Comment by closeparen

16 hours ago

>Modules cannot call each other, except through specific interfaces (for our Python monolith, we put those in a file called some_module/api.py, so other modules can do from some_module.api import some_function, SomeClass and call things that way.

This is a solution to a large chunk of what people want out of microservices. There are just two problems, both of which feel tractable to a language/runtime that really wanted to solve them:

1. If the code implementing the module API is private, it must all be colocated in one package. If it is public, then anyone can import it, breaking the module boundary. You need a visibility system that can say "this subtree of packages can cooperate with each other, but code outside the subtree can only use the top-level package."

2. If a change module A has a problem, you must roll back the entire monolith, preventing a good change in module B from reaching users. You need a way to change the deployed version of different modules independently. Short of microservices, they could be separate processes doing some kind of IPC, or you need a runtime with hot reloading (and a reasonably careful backwards compatibility story).

Though even the solution to 1 doesn't solve "ACLs", which distribution does. If you want to ensure your module is only called by an approved list of upstream modules, public / private isn't granular enough. (You can solve it with attributes or some build tools, but it's ad-hoc and complex, doesn't integrate with the editor, etc. I've always thought something more granular and configurable should've been built into Java/OOP theory from the start).

That said, 2 is really the big problem. As things really scale, this tends to cause problems on every deployment and slow the whole company down, cause important new features to get blocked by minor unrelated changes, a lot of extra feature flag maintenance, etc. 90% of the time, that should be the gating factor by which you decide went to split a service into multiple physical components.

As the author said, an additional reason for distribution is sometimes it's prudent to distribute because of physical scale reasons (conflicts between subservice A needing high throughput, B needing low latency, C needing high availability, and D needing high IOPS that blows your budget to have VMs that satisfy every characteristic, or impossible in memory-managed languages), but usually I see this being done way too early, based more on ideals than numbers.

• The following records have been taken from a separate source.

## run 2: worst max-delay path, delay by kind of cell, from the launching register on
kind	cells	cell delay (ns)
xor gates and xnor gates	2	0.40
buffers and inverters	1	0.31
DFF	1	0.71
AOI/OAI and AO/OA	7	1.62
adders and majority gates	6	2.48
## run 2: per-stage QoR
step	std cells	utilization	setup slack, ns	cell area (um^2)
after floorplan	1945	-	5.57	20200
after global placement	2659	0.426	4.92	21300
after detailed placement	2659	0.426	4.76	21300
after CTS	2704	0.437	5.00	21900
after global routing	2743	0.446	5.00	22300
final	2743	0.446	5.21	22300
Context: an optimization exercise on an open-source flow, tuned for small area and a short achievable clock period. The choices shown serve that exercise and are no tape-out recipe.
Only simulation tests tie the RTL to the original design; equivalence was not proved.
Power and IR drop assume default switching activity.

Setup of Q:
## imem_loadable
module imem_loadable #(
  parameter int                    ADDR_WIDTH = 64,
  parameter int                    DATA_WIDTH = 32,
  parameter int                    DEPTH      = 64,
  parameter int                    IDX_W      = $clog2(DEPTH),
  parameter logic [DATA_WIDTH-1:0] NOP_WORD   = 32'hD503201F
) (
  input  logic                  clk,
  input  logic                  reset,
  input  logic                  load_valid,
  output logic                  load_ready,
  input  logic [DATA_WIDTH-1:0] load_data,
  input  logic                  load_last,
  input  logic                  load_restart,
  output logic [IDX_W:0]        load_count,
  output logic                  loaded,
  input  logic                  fetch_req,
  input  logic [ADDR_WIDTH-1:0] fetch_addr,
  output logic                  fetch_valid,
  output logic [DATA_WIDTH-1:0] fetch_instr,
  output logic [1:0]            fetch_fault
);
  logic                  run_reg;
  logic [IDX_W:0]        count_reg;
  ...
make LEC_CHECK=0 CAP_MARGIN=20 CORE_MARGIN=2 CORE_UTILIZATION=60 CTS_CLUSTER_DIAMETER=100 CTS_CLUSTER_SIZE=25 PLACE_DENSITY=0.7 SETUP_SLACK_MARGIN=1.4 SLEW_MARGIN=20 SYNTH_HIERARCHICAL=1 TNS_END_PERCENT=5 finish   # period 3.4 ns
run.sh (not shown) runs the stock make flow with config.mk's settings and CLKGATE_MAP_FILE= SYNTH_SCRIPT=/design/flow/synth_recipe.tcl, a recipe that flattens the netlist after the stock synthesis.
diff inputs: Q => P
- removing TNS_END_PERCENT (formerly 5)
### Flow results
P finished every step from synthesis to the final layout, and the layout passed the timing, design-rule and antenna checks.
Compared with Q, in P final critical-path share of the clock period increased by 1.0 points relative to the old numbers, share of the final layout cell area in multi-input gates decreased by 1.3 points relative to the old numbers, combinational power share increased by 1.3 points relative to the old numbers.
Area added between synthesis and finish in P is 4.8 points above Q.
Taking Q as the reference, in P highest clock rate fell 1.4%, setup slack fell 0.034 ns.
Clock share of power, P and Q: smaller value in P

---

Starting RTL as in the previous note.
// imem_loadable
module imem_loadable #(
  parameter int                    ADDR_WIDTH = 64,
  parameter int                    DATA_WIDTH = 32,
  parameter int                    DEPTH      = 64,
  parameter int                    IDX_W      = $clog2(DEPTH),
  parameter logic [DATA_WIDTH-1:0] NOP_WORD   = 32'hD503201F
) (
  input  logic                  clk,
  input  logic                  reset,
  input  logic                  load_valid,
  output logic                  load_ready,
  input  logic [DATA_WIDTH-1:0] load_data,
  input  logic                  load_last,
  input  logic                  load_restart,
  output logic [IDX_W:0]        load_count,
  output logic                  loaded,
  input  logic                  fetch_req,
  input  logic [ADDR_WIDTH-1:0] fetch_addr,
  output logic                  fetch_valid,
  output logic [DATA_WIDTH-1:0] fetch_instr,
  output logic [1:0]            fetch_fault
);
clock: 3.4 ns
lec_check: 0
cap_margin: 20
core_margin: 2
core_utilization: 55
cts_cluster_diameter: 100
cts_cluster_size: 25
place_density: 0.65
setup_slack_margin: 1.25
slew_margin: 20
synth_hierarchical: 1
The starting point completed without violations.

  • Exactly. There should be no problem having tens of thousands of stateless, I/O bound database-transaction-wrapper endpoints in the same service. You're not going to run out of memory to hold the binary or something. If you want to partition physical capacity between groups of endpoints, you can probably accomplish that at the load balancer.

    Having the latent capability to serve endpoint A in the binary is not interfering with endpoint B's QPS unless it implies some kind of crazy background job or huge in-memory dataset. Even in this case, monoliths normally have a few different components according to function: API, DB, cache, queue, background worker, etc. You can group workloads by their structure even if their business purposes are diverse.

> This is a solution to a large chunk of what people want out of microservices.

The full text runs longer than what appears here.